WHAT GROWTH POTENTIAL IS VISIBLE?
Usually a starting point for assessments of future dry bulk trade volumes is prospects for economic activity and demand for the products of various industries in the countries having the biggest impact on global commodity import demand. As already discussed many countries may experience slower growth during 2023 or, in some cases, perhaps recession in the early months of the year. Such a pattern could have an unfavourable impact on commodity import movements.
Assumptions about China are particularly relevant to expectations for global seaborne dry bulk commodity trade, because this country’s imports are estimated to comprise well over one-third of the world total. After unusually sluggish economic growth in 2022, a strengthening trend is widely expected, but depends greatly on further progress in controlling the covid pandemic. If this is achieved, dry bulk commodity imports seem likely to increase.

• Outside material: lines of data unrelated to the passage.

[src/rtl/uart_pkg.sv]
// Shared UART receive definitions: FSM encodings, parity selectors,
// supported oversampling ratios, default byte width and a vote helper.
package uart_pkg;

   localparam int DATA_WIDTH_DEF = 8;

   localparam logic PAR_EVEN = 1'b0;
   localparam logic PAR_ODD  = 1'b1;

   localparam int PRESC_8  = 8;
   localparam int PRESC_16 = 16;
   localparam int PRESC_32 = 32;

   typedef enum logic [2:0] {
      ST_IDLE,
      ST_START,
      ST_DATA,
      ST_PARITY,
      ST_STOP
   } rx_state_e;

   // 2-of-3 majority
   function automatic logic maj3(input logic a, input logic b, input logic c);
      return (a & b) | (a & c) | (b & c);
   endfunction

endpackage

[src/rtl/uart_rx_deframer_if.sv]
// Serial line, frame configuration and parallel result of the UART
// receive deframer. master = line/config driver, slave = deframer.
interface uart_rx_deframer_if
   import uart_pkg::*;
#(
   parameter int DATA_WIDTH = DATA_WIDTH_DEF,
   parameter int PRESC_W    = 6
);
   logic                  RX_IN;
   logic [PRESC_W-1:0]    Prescale;
   logic                  PAR_EN;
   logic                  PAR_TYP;
   logic [DATA_WIDTH-1:0] P_DATA;
   logic                  Data_Valid;
   logic                  par_err;
   logic                  stp_err;

   modport master (
      output RX_IN, Prescale, PAR_EN, PAR_TYP,
      input  P_DATA, Data_Valid, par_err, stp_err
   );

   modport slave (
      input  RX_IN, Prescale, PAR_EN, PAR_TYP,
      output P_DATA, Data_Valid, par_err, stp_err
   );
endinterface

[src/rtl/uart_rx_edge_bit_cnt.sv]
// Oversample edge counter and bit counter for the UART receiver.
// clr marks the current cycle as edge 0 of a new frame (so the next
// cycle reads edge 1); en advances the count. wrap flags the last
// oversample cycle of the current bit.
module uart_rx_edge_bit_cnt #(
   parameter int PRESC_W = 6,
   parameter int BIT_W   = 4
) (
   input  logic               CLK,
   input  logic               RST,
   input  logic               clr,
   input  logic               en,
   input  logic [PRESC_W-1:0] presc,
   output logic [PRESC_W-1:0] edge_cnt,
   output logic [BIT_W-1:0]   bit_cnt,
   output logic               wrap
);
   logic [PRESC_W-1:0] edge_base;
   logic [BIT_W-1:0]   bit_base;

   // effective count this cycle: zero on the frame-start cycle
   always_comb begin
      edge_base = clr ? '0 : edge_cnt;
      bit_base  = clr ? '0 : bit_cnt;
      wrap      = (edge_base == presc - 1'b1);
   end

   // advance edge count, wrap at presc-1 and bump the bit count
   always_ff @(posedge CLK or negedge RST) begin
      if (!RST) begin
         edge_cnt <= '0;
         bit_cnt  <= '0;
      end else if (clr || en) begin
         if (wrap) begin
            edge_cnt <= '0;
            bit_cnt  <= bit_base + 1'b1;
         end else begin
            edge_cnt <= edge_base + 1'b1;
            bit_cnt  <= bit_base;
         end
      end
   end
endmodule

[src/rtl/uart_rx_deframer.sv]
// UART receive deframer: synchronizes RX_IN, detects the start edge,
// samples each bit mid-cell, shifts data LSB-first, checks parity and
// stop, and strobes Data_Valid with the byte on good frames.
// Optional macro UART_RX_MAJORITY_EN: 3-sample majority vote per bit
// instead of a single mid-cell sample (timing identical either way).
module uart_rx_deframer
   import uart_pkg::*;
#(
   parameter int DATA_WIDTH = DATA_WIDTH_DEF,
   parameter int PRESC_W    = 6
) (
   input logic               CLK,
   input logic               RST,
   uart_rx_deframer_if.slave bus
);
   localparam int BIT_W = $clog2(DATA_WIDTH + 4);

   rx_state_e             state;
   logic                  rx_m, rx_s, rx_d;
   logic [PRESC_W-1:0]    presc_q, half, cnt_presc;
   logic                  par_en_q, par_typ_q;
   logic [DATA_WIDTH-1:0] shreg;
   logic [PRESC_W-1:0]    edge_cnt;
   logic [BIT_W-1:0]      bit_cnt;
   logic                  wrap, start_det, at_smp, smp_bit;

   // two-flop synchronizer plus one delay stage for edge detection
   always_ff @(posedge CLK or negedge RST) begin
      if (!RST) begin
         rx_m <= 1'b1;
         rx_s <= 1'b1;
         rx_d <= 1'b1;
      end else begin
         rx_m <= bus.RX_IN;
         rx_s <= rx_m;
         rx_d <= rx_s;
      end
   end

   // falling edge only counts from a high line, so a stuck-low line after
   // a stop error cannot retrigger until it returns high
   assign start_det = (state == ST_IDLE) && rx_d && !rx_s;
   // the frame-start cycle has not latched Prescale yet
   assign cnt_presc = start_det ? bus.Prescale : presc_q;
   assign half      = presc_q >> 1;
   assign at_smp    = (edge_cnt == half + 1'b1);

   uart_rx_edge_bit_cnt #(.PRESC_W(PRESC_W), .BIT_W(BIT_W)) u_cnt (
      .CLK      (CLK),
      .RST      (RST),
      .clr      (start_det),
      .en       (state != ST_IDLE),
      .presc    (cnt_presc),
      .edge_cnt (edge_cnt),
      .bit_cnt  (bit_cnt),
      .wrap     (wrap)
   );

`ifdef UART_RX_MAJORITY_EN
   logic smp_a, smp_b;

   // capture the two samples leading up to the decision point
   always_ff @(posedge CLK or negedge RST) begin
      if (!RST) begin
         smp_a <= 1'b1;
         smp_b <= 1'b1;
      end else begin
         if (edge_cnt == half - 1'b1) smp_a <= rx_s;
         if (edge_cnt == half)        smp_b <= rx_s;
      end
   end

   assign smp_bit = maj3(smp_a, smp_b, rx_s);
`else
   assign smp_bit = rx_s;
`endif

   // frame FSM; every non-idle state also exits on a counter wrap so an
   // unsupported Prescale that never reaches the sample point cannot hang it
   always_ff @(posedge CLK or negedge RST) begin
      if (!RST) begin
         state          <= ST_IDLE;
         presc_q        <= '0;
         par_en_q       <= 1'b0;
         par_typ_q      <= 1'b0;
         shreg          <= '0;
         bus.P_DATA     <= '0;
         bus.Data_Valid <= 1'b0;
         bus.par_err    <= 1'b0;
         bus.stp_err    <= 1'b0;
      end else begin
         bus.Data_Valid <= 1'b0;
         case (state)
            ST_IDLE: begin
               if (start_det) begin
                  state       <= ST_START;
                  presc_q     <= bus.Prescale;
                  par_en_q    <= bus.PAR_EN;
                  par_typ_q   <= bus.PAR_TYP;
                  bus.par_err <= 1'b0;
                  bus.stp_err <= 1'b0;
               end
            end
            ST_START: begin
               if (at_smp && smp_bit) state <= ST_IDLE;
               else if (wrap)         state <= ST_DATA;
            end
            ST_DATA: begin
               if (at_smp) shreg <= {smp_bit, shreg[DATA_WIDTH-1:1]};
               if (wrap && bit_cnt == BIT_W'(DATA_WIDTH))
                  state <= par_en_q ? ST_PARITY : ST_STOP;
            end
            ST_PARITY: begin
               if (at_smp && (smp_bit != (^shreg ^ (par_typ_q == PAR_ODD))))
                  bus.par_err <= 1'b1;
               if (wrap) state <= ST_STOP;
            end
            ST_STOP: begin
               // leave at mid-stop so a following start edge is not missed
               if (at_smp) begin
                  state <= ST_IDLE;
                  if (!smp_bit) begin
                     bus.stp_err <= 1'b1;
                  end else if (!bus.par_err) begin
                     bus.Data_Valid <= 1'b1;
                     bus.P_DATA     <= shreg;
                  end
               end else if (wrap) begin
                  state <= ST_IDLE;
               end
            end
            default: state <= ST_IDLE;
         endcase
      end
   end
endmodule

[src/flat_wrapper.sv]
// flat-port wrapper written by rule: the top's interface ports become plain ports
module uart_rx_deframer_flat import uart_pkg::*;
#(
   parameter int DATA_WIDTH = DATA_WIDTH_DEF,
   parameter int PRESC_W    = 6
)
  (CLK, RST, bus_RX_IN, bus_Prescale, bus_PAR_EN, bus_PAR_TYP, bus_P_DATA, bus_Data_Valid, bus_par_err, bus_stp_err);
  uart_rx_deframer_if #(.DATA_WIDTH(DATA_WIDTH), .PRESC_W(PRESC_W)) bus_i ();
  input logic CLK;
  input logic RST;
  input wire logic [$bits(bus_i.RX_IN)-1:0] bus_RX_IN;
  input wire logic [$bits(bus_i.Prescale)-1:0] bus_Prescale;
  input wire logic [$bits(bus_i.PAR_EN)-1:0] bus_PAR_EN;
  input wire logic [$bits(bus_i.PAR_TYP)-1:0] bus_PAR_TYP;
  output wire logic [$bits(bus_i.P_DATA)-1:0] bus_P_DATA;
  output wire logic [$bits(bus_i.Data_Valid)-1:0] bus_Data_Valid;
  output wire logic [$bits(bus_i.par_err)-1:0] bus_par_err;
  output wire logic [$bits(bus_i.stp_err)-1:0] bus_stp_err;
  assign bus_i.RX_IN = bus_RX_IN;
  assign bus_i.Prescale = bus_Prescale;
  assign bus_i.PAR_EN = bus_PAR_EN;
  assign bus_i.PAR_TYP = bus_PAR_TYP;
  assign bus_P_DATA = bus_i.P_DATA;
  assign bus_Data_Valid = bus_i.Data_Valid;
  assign bus_par_err = bus_i.par_err;
  assign bus_stp_err = bus_i.stp_err;
  uart_rx_deframer #(.DATA_WIDTH(DATA_WIDTH), .PRESC_W(PRESC_W)) u_core (.CLK(CLK), .RST(RST), .bus(bus_i));
endmodule
[config.mk]
export PLATFORM = sky130hd
export DESIGN_NAME = uart_rx_deframer_flat
export DESIGN_NICKNAME = d
export VERILOG_FILES = /design/src/rtl/uart_pkg.sv /design/src/rtl/uart_rx_deframer_if.sv /design/src/rtl/uart_rx_edge_bit_cnt.sv /design/src/rtl/uart_rx_deframer.sv /design/src/flat_wrapper.sv
export SDC_FILE = /design/constraint.sdc
export NUM_CORES = 1
export LEC_CHECK = 0
export BUFFER_PORTS_ARGS = -buffer_cell sky130_fd_sc_hd__buf_2
export CAP_MARGIN = 0
export CORE_ASPECT_RATIO = 0.8
export CORE_UTILIZATION = 55
export CTS_BUF_LIST = sky130_fd_sc_hd__clkbuf_8
export CTS_CLUSTER_DIAMETER = 30
export DETAILED_ROUTE_END_ITERATION = 10
export GPL_ROUTABILITY_DRIVEN = 1
export MAX_ROUTING_LAYER = met4
export PLACE_DENSITY = 0.87
export RECOVER_POWER = 25
export SKIP_CTS_REPAIR_TIMING = 1
export SYNTH_ARGS = -nofsm -noshare
export SYNTH_HDL_FRONTEND = slang
export SYNTH_SLANG_ARGS = --single-unit
[constraint.sdc]
create_clock -name CLK -period 3.3 [get_ports CLK]
set_input_delay 0.99 -clock CLK [delete_from_list [all_inputs] [get_ports CLK]]
set_output_delay 0.99 -clock CLK [all_outputs]
set_load 0.01 [all_outputs]
[Yosys cells after proc, flatten, opt, wreduce, memory -nomap -nowiden]
Index checks and enable logic that the tools add are counted.
Word-level totals
  bits in read-only memories: 0
  memories kept: 0
  input port bits: 11
  output and inout port bits: 11
  register bits: 43
  logic and storage cells: 78
  bits in writable memories: 0
  bits in latches: 0
Cells by class
  magnitude comparators: 0
  shift-type cells: 0
  div/mod/pow operators: 0
  $mul: 0
  reductions and logical operators: 18
  equal/unequal tests: 16
  $add $sub $neg: 4
  bitwise operators: 2
  muxes and demuxes: 24
Operators with widths (count)
  2-to-1 mux 3 bit: 8
  2-to-1 mux 6 bit: 3
  one-hot mux 3 bit (5 select lines): 1
  == test 6 bit: 2
  2-to-1 mux 1 bit: 8
  2-to-1 mux 4 bit: 2
  != test 2 x 1 -> 1 bit, second input constant: 4
  AND reduction 4 bit: 2
  parity 8 bit: 1
  adder 5 x 1 -> 6 bit, second input constant: 1
  adder 6 x 1 -> 6 bit, second input constant: 1
  == test 3 x 2 -> 1 bit, second input constant: 2
  != test 3 x 1 -> 1 bit, second input constant: 2
  subtractor 6 x 1 -> 6 bit, second input constant: 1
  logical AND 1 bit: 5
  AND reduction 5 bit: 1
  adder 4 x 1 -> 4 bit, second input constant: 1
  == test 4 bit, second input constant: 1
  != test 2 bit, second input constant: 2
  one-hot mux 1 bit (2 select lines): 2
  AND reduction 2 bit: 2
  nonzero test 2 bit: 2
  == test 3 x 1 -> 1 bit, second input constant: 1
  == test 3 bit, second input constant: 1
  other kinds (8): 8

[Depth between registers and ports, before layout]
Gate-level depths: netlist of run 1.
  depth after elaboration: 9
  gate-level depth with buffers: 16
  mapped depth without buffers: 14

[Hierarchy]
From an unflattened synthesis of run 1, not the netlist that was laid out.
Second synthesis, totals
  cells, all modules: 228
  area, all modules: 2439.8 µm²
Modules (own cells, without submodules)
  uart_rx_deframer: instances 1, area an instance 1649.1 µm², cells an instance 136, seq. area each 829.5 µm²
  uart_rx_edge_bit_cnt: instances 1, area an instance 790.8 µm², cells an instance 92, seq. area each 250.2 µm²

[Worst setup path before layout of run 1]
OpenSTA, ideal clock, no wires.
  path kind: register to register
  start: reg u_core.state[1]
  end: reg u_core.state[1]
  arrival time: 3.300 ns
  setup time: 0.126 ns
  clock period less this slack: 3.426 ns
  path slack: -0.126 ns
  cell stages (with the launch flop): 17
  data required time: 3.174 ns
  path buffers: 2
  cell sequence: dfrtp_1 > buf_6 > or3_4 > nor2_4 > clkbuf_1 > nand2_1 > nand2_1 > inv_1 > ha_1 > nor3b_2 > xnor2_1 > nor4_2 > a22oi_1 > a311oi_4 > a211oi_2 > a21o_1 > a221o_1
On the way
  longest elaborated chain between the ends: 9
  elaborated cells between the ends (all ways): 19
  classes of those cells: add/sub (1); eq/ne (10); mux (3); reduce/logical (5)
RTL lines
  from (decl): line uart_rx_deframer.sv:18  | rx_state_e state;
  from (signal assigned): line uart_rx_deframer.sv:111  | state <= par_en_q ? ST_PARITY : ST_STOP;
  zero test 3 bit: line uart_rx_deframer.sv:42, uart_rx_deframer.sv:93
  logical AND 1 bit (2 in a row): line uart_rx_deframer.sv:42  | assign start_det = (state == ST_IDLE) && rx_d && !rx_s;
  2-to-1 mux 6 bit
  subtractor 6 x 1 -> 6 bit: line uart_rx_edge_bit_cnt.sv:25  | wrap = (edge_base == presc - 1'b1);
  == test 6 bit: line uart_rx_edge_bit_cnt.sv:25
  logical AND 1 bit: line uart_rx_deframer.sv:110  | if (wrap && bit_cnt == BIT_W'(DATA_WIDTH))
  != test 2 x 1 -> 1 bit (no line)
  AND reduction 5 bit (no line)
Parallel ways exist; a longest one is shown, timed or not.
A chain may end at the register's enable or synchronous reset.

[Final worst setup path of run 1]
  start: reg u_core.rx_d
  end: reg u_core.state[1]
On the way
  longest elaborated chain between the ends: 8
  elaborated cells between the ends (all ways): 13
  classes of those cells: add/sub (1); eq/ne (6); mux (2); reduce/logical (4)
RTL lines
  from (decl): line uart_rx_deframer.sv:19  | logic rx_m, rx_s, rx_d;
  from (signal assigned): line uart_rx_deframer.sv:36  | rx_d <= rx_s;
  logical AND 1 bit * (2 in a row): line uart_rx_deframer.sv:42
  2-to-1 mux 6 bit
  subtractor 6 x 1 -> 6 bit: line uart_rx_edge_bit_cnt.sv:25
  == test 6 bit: line uart_rx_edge_bit_cnt.sv:25
  logical AND 1 bit: line uart_rx_deframer.sv:110
  != test 2 x 1 -> 1 bit (no line)
  AND reduction 5 bit (no line) *
Every way passes the cells marked *; elsewhere a longest branch is shown, timed or not.

==> results.yml, run 1 <==
status:
  outcome: "finished, violations left"
  violations: "capacitance limit, slew limit"
floorplan:
  start_util_pct: 57.5
  rows: 21
  die_h_um: 61.3
  core_mm2: 0.00420
  die_w_um: 76.1
  ioPinCount: 22
  dieArea_mm2: 0.00467
timing:
  finalSetupViolations: 0
  slew_viol_final: 44
  post-route-min-period_ns: 3.11
  fin_hold_ws_ns: 0.359
  timing.fmax_mhz: 322
  rsz0062_at_grt: "no"
  slew_headroom_pct: -50.2
  setup_tns_ns: 0
  worst_pin_slew_ns: 2.25
  finalCritPeriodShare_pct: 94.2
  worst_slack_ns: 0.191
  hold_violations: 0
  clock_skew_ns: 0.00879
global_route:
  overflow: 0
  grt_pass1_vias: 1664
  track_usage_pct: 23.1
  grt_first_pass_wirelength_mm: 7.91
  grt_start_max_net_pins: 44
  antenna_found_initial: 0
cts:
  cts_tree: "built"
  cts_sinks: 43
  clk_latency_ns: 0.31
  cts_htree_levels: 2
  cts_made_buffers: 5
  path_clk_slew_ns: 0.08
  cts_buffer_depth: 2
  root_buffer: "clkbuf_8"
pwr:
  peakVddDrop_mv: 0.367
  p_seq_share_pct: 36.3
  p_per_area_mw_per_mm2: 844
  power_leakage_uw: 0.00126
  p_comb_share_pct: 45.0
  p_clk_share_pct: 18.7
  p_switching_uw: 919
  switching_share_pct: 39.8
  p_int_uw: 1390
yosys:
  ys.flop_type: "dfrtp_1"
  synth_top_area_share_pct: 41.4
  synth_edf_count: 0
  ys_top_cells_by_area: "dfrtp_1 (41%), xnor2_1 (8.7%), mux2_2 (7.4%), nand2_1 (6.4%), dfstp_2 (3.3%)"
  avgSynthCellArea_um2: 10.2
  ys_async_sr_fraction_pct: 100
  synth_seq_cells: 43
  netlist_area_mm2: 0.00242
  ys_warn_count: 0
  synth_cell_types: 49
  seq_area_frac_synth_pct: 44.6
  yosysTopAreaCell: "dfrtp_1"
  synth_fp_nets: 252
  synthCells: 237
worst_setup_path:
  crit_buf_inv: 1
  cp.required_ns: 3.49
  arrival_ns: 3.30
  cp-end-kind: "flip-flop"
  start_kind: "flip-flop"
  path_max_fanout: 6
  crit_slowest_cell: "dfstp_2"
  critPathMaxStageDelay_ns: 0.54
  cp_cell_sequence: "nor2b_2, nand2_2, nand2_1, nand2_1, inv_1, ha_2, or2b_1, xnor2_1, nor4_2, a22oi_1, a311oi_4, a211oi_2, a21o_1, a221o_1"
  path_delay_family: "compound AO/OA/AOI/OAI gates"
  crit_type: "flip-flop to flip-flop"
  ff2ff_setup_slack_ns: 0.19
  critPathMostFrequentCell: "nand2_1"
route:
  via_count: 1814
  drt-total-wl_mm: 4.93
  antenna_left: 0
  dr.first_iter.drc_count: 153
  wl_met1_mm: 2.21
  wl_met3_um: 308
  avgViaCountPerCell: 5.60
  routed.top_layer: "met4"
  met2_length_mm: 2.32
  dr.pass1.iters: 4
  drc: 0
  wl_per_cell_um: 15.2
finish:
  diodes: 0
  syn_to_final_growth_pct: 12.9
  fillers: 315
  drive_gt1_share_pct: 27.3
  nets: 281
  fin_cells: 324
placement:
  numPortBuffers: 21
  dp.cells: 315
  dp_hpwl_mm: 3.47
  pre_cts_slack_ns: 0.0564
  routabilityCongestion: 0.880
worst_hold_path:
  hold_class: "flip-flop to flip-flop"
flow_run:
  maxCapViolCount: 1
-- worst reg2reg max path: stages, from the launching register on --
cell and delay (ns):
dfstp_2 0.54, nor2b_2 0.21, nand2_2 0.13, nand2_1 0.10, nand2_1 0.07, inv_1 0.06, ha_2 0.18, or2b_1 0.24
xnor2_1 0.15, nor4_2 0.26, a22oi_1 0.15, a311oi_4 0.31, a211oi_2 0.13, a21o_1 0.20, a221o_1 0.29
-- sequential cells by signal, summed over array words and instances, names as in the netlist --
register / count
u_core.bus.P_DATA: 8
u_core.shreg: 8
u_core.presc_q: 6
u_core.u_cnt.edge_cnt: 6
u_core.u_cnt.bit_cnt: 4
u_core.state: 3
u_core.bus.Data_Valid: 1
u_core.bus.par_err: 1
u_core.bus.stp_err: 1
u_core.par_en_q: 1
u_core.par_typ_q: 1
u_core.rx_d: 1
u_core.rx_m: 1
u_core.rx_s: 1
-- placed cells by master, fill, tap and decap left out, types with 2 or more instances in the layout --
cell type,n
xor2_1,6
nor3_2,2
clkbuf_1,2
nor2b_1,2
a211oi_1,2
inv_1,4
nor4_2,2
and2_1,6
xnor2_1,24
buf_4,10
dfstp_2,3
clkbuf_8,6
o21ai_0,9
mux2_2,16
nand2_1,41
buf_2,20
o21a_1,2
or3_1,2
a21o_1,4
dfrtp_1,40
nor2_1,18
and3_1,2
nand3_1,9
ha_1,3
a21oi_1,3
-- power by group through the flow --
| stage | Sequential [uW] | Clock (uW) | Combinational (uW) |
|---|---|---|---|
| floorplan | 752 | 0 | 909 |
| global placement | 837 | 0 | 986 |
| detailed placement | 844 | 0 | 1020 |
| CTS | 834 | 437 | 1040 |
| global route | 857 | 456 | 1140 |
| finish | 838 | 430 | 1040 |
-- metal layers --
metal	track usage, %	vias up
met5	-	-
met4	8.79	0
met3	5.78	11
met2	36.1	65
met1	29.6	876
li1	-	862
-- kinds of logic (layout without fill, tap and decap cells) --
kind of cell	after synthesis	after routing	share of synthesized area, %
compound gates	29	29	8.95
flops	43	43	44.6
xor+xnor	30	30	10.9
simple gates	100	100	22.3
fa+ha+maj	4	4	2.07
buf+inv	14	44	3.26
mux	17	17	7.86
-- synth_stat cells, drive strengths merged, types with 3 or more instances --
library cell / n
a211oi: 3
a21o: 4
a21oi: 3
and2: 7
buf: 6
clkbuf: 4
dfrtp: 40
dfstp: 3
ha: 4
inv: 4
mux2: 16
nand2: 42
nand3: 9
nor2: 19
nor2b: 3
nor3: 3
nor4: 3
o21ai: 9
or3: 3
xnor2: 24
xor2: 6
-- stage by stage --
step | cell area [um^2] | total power, uW | utilization (%)
final | 2730 | 2310 | 65.0
after global routing | 2730 | 2450 | 65.0
after CTS | 2730 | 2310 | 64.9
after detailed placement | 2610 | 1870 | 62.1
after global placement | 2610 | 1820 | 62.1
after floorplan | 2430 | 1660 | -
-- final timing paths --
check                                 startpoint                             to  cells past startpoint
max in group asynchronous                    RST  u_core.presc_q[4]$_DFFE_PN0N_                      1
min reg2reg                u_core.rx_m$_DFF_PN1_          u_core.rx_s$_DFF_PN1_                      0
max                        u_core.rx_d$_DFF_PN1_    u_core.state[1]$_DFFE_PN0P_                     14
min                        u_core.rx_m$_DFF_PN1_          u_core.rx_s$_DFF_PN1_                      0
max reg2reg                u_core.rx_d$_DFF_PN1_    u_core.state[1]$_DFFE_PN0P_                     14
min in group asynchronous                    RST    u_core.state[2]$_DFFE_PN0P_                      1
-- final cells by class --
type	instances	area (um^2)	area share (%)
tap	57	71.3	2.61
inverter	4	15.0	0.550
clock buffer	6	82.6	3.02
sequential	43	1080	39.5
timing repair buffer	32	183	6.69
clock inverter	2	35.0	1.28
multi-input combinational	180	1260	46.3
Power figures use the tool's default switching activity.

Among wider influences, fairly clear signs suggest that one restraint on future dry bulk trade growth is likely to be obvious over time, although not necessarily in 2023. The outlook for iron ore and coal, two segments contributing half of the total seaborne dry bulk trade volume, is not favourable. Iron ore trade may have reached a plateau, while coal trade is surrounded by longer term downwards pressures even though trade is currently holding up. For grain and soya movements, and some minor bulk elements, prospects seem more positive.